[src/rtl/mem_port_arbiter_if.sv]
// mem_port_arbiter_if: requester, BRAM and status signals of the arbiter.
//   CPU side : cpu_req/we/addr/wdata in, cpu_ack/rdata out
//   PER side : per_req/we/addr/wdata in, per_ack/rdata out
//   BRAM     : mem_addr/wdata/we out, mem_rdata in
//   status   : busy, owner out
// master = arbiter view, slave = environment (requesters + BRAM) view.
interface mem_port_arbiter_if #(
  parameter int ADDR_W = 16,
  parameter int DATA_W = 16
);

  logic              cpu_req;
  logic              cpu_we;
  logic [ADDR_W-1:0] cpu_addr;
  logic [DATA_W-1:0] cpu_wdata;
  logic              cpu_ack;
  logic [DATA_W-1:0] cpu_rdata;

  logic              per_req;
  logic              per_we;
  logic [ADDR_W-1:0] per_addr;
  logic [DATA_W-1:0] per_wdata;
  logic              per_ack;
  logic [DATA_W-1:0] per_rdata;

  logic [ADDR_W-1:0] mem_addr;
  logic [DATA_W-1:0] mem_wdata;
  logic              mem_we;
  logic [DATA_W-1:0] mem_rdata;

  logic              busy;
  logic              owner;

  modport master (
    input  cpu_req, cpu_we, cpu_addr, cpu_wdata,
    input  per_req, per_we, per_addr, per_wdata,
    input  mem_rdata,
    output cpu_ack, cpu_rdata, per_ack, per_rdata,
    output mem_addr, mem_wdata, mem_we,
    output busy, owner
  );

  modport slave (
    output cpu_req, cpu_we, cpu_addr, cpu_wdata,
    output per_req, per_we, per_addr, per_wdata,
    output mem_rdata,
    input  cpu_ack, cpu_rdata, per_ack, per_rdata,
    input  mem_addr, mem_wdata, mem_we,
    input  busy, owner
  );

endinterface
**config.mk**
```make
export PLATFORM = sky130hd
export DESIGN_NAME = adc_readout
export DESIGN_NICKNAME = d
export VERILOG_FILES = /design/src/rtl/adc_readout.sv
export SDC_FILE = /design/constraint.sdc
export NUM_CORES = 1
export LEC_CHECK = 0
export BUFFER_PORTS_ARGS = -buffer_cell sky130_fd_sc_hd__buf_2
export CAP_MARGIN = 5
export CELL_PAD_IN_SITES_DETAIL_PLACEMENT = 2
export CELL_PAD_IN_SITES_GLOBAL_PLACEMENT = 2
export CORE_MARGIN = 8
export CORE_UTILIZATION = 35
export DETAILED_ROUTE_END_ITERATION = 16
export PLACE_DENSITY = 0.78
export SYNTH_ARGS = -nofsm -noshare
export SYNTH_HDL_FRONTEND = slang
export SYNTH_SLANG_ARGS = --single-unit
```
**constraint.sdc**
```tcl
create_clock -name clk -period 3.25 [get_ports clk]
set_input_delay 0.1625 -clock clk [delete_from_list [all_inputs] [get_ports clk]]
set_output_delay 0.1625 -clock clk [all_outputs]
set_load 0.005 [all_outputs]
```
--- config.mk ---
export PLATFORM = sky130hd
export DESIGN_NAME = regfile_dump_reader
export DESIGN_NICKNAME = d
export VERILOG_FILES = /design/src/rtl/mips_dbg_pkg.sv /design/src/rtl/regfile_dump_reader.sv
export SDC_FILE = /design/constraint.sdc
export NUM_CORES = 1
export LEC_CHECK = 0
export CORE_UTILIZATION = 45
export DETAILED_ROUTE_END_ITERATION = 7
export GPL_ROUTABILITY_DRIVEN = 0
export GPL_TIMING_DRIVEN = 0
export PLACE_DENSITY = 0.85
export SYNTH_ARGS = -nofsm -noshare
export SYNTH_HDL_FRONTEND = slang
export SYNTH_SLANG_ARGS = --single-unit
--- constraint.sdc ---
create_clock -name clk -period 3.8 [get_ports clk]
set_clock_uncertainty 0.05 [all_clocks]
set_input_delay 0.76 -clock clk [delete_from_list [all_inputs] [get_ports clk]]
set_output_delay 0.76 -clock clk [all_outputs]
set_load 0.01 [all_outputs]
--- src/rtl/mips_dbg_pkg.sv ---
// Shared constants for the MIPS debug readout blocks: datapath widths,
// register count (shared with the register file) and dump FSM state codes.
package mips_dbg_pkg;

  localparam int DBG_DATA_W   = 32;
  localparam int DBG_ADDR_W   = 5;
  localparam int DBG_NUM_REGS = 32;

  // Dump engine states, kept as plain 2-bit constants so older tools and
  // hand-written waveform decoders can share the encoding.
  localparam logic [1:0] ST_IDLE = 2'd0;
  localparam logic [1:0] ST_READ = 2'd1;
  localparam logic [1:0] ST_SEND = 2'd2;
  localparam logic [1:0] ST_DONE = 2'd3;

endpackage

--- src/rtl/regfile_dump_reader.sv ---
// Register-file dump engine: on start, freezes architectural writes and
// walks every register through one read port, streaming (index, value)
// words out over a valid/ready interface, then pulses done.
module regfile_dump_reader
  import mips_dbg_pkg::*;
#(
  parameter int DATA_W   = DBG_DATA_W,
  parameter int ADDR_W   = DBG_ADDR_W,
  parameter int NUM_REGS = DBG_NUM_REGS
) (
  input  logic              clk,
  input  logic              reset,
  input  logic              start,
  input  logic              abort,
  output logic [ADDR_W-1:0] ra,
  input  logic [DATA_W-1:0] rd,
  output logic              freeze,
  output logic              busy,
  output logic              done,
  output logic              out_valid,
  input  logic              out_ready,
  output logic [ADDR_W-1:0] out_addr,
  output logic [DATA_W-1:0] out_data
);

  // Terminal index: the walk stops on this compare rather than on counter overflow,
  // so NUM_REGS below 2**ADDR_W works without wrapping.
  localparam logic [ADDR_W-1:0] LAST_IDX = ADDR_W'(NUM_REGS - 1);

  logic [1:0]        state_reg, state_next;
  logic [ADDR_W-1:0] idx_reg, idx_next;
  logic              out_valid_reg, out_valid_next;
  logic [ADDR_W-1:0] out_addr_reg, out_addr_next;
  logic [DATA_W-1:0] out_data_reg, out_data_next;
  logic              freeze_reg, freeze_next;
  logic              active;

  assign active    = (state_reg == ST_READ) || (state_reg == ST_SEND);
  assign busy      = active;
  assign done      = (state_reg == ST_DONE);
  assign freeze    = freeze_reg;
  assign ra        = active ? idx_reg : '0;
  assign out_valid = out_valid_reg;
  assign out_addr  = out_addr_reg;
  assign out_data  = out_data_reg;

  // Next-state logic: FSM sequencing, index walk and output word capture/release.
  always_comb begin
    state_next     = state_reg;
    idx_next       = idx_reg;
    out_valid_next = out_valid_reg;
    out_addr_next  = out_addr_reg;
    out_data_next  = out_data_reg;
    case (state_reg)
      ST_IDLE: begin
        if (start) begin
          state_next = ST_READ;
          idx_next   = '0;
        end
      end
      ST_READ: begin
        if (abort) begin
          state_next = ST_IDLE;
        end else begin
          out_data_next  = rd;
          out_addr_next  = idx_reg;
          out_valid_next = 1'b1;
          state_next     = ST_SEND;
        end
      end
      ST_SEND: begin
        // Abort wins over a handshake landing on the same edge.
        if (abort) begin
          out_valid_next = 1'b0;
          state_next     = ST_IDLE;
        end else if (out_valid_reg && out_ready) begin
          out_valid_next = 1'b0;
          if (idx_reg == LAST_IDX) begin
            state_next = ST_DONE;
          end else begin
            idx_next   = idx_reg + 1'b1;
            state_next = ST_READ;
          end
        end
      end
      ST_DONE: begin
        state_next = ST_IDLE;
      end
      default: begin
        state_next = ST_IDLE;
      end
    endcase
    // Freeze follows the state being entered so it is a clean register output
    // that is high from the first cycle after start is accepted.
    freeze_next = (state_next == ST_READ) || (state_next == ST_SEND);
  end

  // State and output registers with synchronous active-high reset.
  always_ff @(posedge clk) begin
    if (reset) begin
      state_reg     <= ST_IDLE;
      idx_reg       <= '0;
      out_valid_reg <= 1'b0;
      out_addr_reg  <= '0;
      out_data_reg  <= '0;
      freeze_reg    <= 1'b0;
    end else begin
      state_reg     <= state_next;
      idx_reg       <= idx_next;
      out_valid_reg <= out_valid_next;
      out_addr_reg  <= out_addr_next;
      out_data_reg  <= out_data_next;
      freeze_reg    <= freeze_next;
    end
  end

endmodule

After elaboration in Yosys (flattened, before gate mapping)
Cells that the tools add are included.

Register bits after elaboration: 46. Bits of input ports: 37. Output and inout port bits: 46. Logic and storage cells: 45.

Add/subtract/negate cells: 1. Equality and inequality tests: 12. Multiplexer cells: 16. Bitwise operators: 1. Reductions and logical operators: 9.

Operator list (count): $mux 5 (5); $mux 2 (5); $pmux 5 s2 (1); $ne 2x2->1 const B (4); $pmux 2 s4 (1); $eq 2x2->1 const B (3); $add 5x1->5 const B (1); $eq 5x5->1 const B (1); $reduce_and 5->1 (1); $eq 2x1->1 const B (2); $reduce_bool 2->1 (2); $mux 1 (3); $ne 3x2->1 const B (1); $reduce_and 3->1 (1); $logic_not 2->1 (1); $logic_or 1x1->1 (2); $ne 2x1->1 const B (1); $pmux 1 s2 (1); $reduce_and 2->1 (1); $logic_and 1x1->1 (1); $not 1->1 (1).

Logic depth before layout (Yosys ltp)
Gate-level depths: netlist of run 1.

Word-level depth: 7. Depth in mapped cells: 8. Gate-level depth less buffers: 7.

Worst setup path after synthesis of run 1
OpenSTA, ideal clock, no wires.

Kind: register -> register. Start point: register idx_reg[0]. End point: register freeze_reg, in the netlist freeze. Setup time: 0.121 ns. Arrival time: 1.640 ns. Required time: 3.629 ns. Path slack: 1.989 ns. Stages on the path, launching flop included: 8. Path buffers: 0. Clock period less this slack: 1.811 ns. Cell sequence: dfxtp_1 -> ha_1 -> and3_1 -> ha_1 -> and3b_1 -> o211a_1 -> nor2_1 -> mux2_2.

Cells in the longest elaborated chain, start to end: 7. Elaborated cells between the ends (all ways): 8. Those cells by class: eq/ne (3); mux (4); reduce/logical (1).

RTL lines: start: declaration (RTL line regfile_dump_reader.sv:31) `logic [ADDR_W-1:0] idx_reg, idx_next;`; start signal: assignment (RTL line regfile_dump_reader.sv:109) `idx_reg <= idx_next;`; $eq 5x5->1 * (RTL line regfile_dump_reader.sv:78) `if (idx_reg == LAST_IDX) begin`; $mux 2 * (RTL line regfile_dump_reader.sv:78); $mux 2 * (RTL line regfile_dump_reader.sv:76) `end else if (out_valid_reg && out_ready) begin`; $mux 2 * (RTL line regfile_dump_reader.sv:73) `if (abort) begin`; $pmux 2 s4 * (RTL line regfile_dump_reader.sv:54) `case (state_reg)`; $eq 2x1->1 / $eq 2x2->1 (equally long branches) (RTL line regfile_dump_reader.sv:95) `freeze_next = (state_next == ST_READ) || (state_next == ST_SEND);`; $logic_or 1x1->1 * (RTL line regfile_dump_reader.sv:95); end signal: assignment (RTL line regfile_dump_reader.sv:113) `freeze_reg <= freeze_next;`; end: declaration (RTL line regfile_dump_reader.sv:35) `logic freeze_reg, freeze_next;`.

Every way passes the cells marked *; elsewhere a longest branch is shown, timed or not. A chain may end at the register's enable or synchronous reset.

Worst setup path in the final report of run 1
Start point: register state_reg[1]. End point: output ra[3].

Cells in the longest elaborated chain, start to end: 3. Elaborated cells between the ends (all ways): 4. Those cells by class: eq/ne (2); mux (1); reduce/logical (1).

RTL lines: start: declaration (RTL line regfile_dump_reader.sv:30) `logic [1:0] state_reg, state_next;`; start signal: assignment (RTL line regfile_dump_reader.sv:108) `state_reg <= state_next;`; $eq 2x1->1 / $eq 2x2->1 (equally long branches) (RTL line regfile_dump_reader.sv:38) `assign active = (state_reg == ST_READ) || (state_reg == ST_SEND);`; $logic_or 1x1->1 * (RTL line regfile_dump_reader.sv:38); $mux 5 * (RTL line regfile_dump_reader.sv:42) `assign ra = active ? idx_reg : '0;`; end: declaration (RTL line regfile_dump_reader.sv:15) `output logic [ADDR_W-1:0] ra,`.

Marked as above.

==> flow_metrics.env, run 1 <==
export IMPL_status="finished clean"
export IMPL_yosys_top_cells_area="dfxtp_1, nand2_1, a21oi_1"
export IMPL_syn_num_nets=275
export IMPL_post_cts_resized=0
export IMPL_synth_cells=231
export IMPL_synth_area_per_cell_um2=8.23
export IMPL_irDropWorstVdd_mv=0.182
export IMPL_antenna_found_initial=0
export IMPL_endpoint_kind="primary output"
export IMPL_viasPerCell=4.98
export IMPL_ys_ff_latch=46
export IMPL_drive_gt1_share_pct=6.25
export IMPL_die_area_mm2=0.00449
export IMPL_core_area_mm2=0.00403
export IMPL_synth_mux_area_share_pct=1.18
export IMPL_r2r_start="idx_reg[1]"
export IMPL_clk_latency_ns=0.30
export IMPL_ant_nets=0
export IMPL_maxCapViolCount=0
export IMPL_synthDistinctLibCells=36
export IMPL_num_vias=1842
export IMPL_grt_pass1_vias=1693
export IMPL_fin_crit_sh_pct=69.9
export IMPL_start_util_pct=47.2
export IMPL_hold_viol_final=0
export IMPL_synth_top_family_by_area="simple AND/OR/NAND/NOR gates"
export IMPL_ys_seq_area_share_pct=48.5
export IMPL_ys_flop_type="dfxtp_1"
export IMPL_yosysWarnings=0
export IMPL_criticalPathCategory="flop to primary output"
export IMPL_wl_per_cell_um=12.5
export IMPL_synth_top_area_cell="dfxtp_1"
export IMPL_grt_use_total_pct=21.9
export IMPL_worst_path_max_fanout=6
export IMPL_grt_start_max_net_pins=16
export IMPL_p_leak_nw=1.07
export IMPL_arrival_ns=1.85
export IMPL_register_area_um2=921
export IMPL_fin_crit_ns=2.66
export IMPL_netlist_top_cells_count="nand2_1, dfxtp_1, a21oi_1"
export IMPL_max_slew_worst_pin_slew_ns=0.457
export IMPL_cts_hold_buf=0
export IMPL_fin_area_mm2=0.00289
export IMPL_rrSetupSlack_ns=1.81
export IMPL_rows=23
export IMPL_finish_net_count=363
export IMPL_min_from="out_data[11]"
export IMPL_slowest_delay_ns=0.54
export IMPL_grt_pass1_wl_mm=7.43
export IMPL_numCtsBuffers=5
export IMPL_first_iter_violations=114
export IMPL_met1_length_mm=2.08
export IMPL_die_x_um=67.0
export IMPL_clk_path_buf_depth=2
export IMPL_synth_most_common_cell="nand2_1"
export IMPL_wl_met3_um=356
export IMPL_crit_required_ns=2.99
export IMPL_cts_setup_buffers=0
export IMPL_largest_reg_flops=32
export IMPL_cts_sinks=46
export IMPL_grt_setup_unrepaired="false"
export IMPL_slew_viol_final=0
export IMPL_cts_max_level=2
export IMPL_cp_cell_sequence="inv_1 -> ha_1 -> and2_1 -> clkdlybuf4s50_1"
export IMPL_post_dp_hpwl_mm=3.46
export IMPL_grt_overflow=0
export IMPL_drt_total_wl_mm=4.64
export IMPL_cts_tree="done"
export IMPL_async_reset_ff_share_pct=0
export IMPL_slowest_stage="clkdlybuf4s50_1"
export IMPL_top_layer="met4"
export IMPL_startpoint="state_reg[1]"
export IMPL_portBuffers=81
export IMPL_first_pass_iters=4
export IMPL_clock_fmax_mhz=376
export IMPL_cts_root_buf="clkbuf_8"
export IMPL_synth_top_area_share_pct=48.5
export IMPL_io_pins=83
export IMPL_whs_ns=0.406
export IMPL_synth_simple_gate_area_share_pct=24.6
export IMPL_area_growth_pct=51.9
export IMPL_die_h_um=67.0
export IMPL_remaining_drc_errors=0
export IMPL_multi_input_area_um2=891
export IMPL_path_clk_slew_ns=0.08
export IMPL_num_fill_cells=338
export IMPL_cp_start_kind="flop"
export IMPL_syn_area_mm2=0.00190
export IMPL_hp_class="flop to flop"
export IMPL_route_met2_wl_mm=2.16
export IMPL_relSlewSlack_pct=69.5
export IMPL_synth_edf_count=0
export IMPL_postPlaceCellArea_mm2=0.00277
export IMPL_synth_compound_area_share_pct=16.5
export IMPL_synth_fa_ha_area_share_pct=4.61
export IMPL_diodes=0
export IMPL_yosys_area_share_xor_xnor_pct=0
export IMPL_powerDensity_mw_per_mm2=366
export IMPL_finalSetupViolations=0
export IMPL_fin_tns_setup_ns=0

::::::::

Reproduce each line of the records in which the word "that" appears.

# ANSWER BOX:
    // that is high from the first cycle after start is accepted.
Cells that the tools add are included.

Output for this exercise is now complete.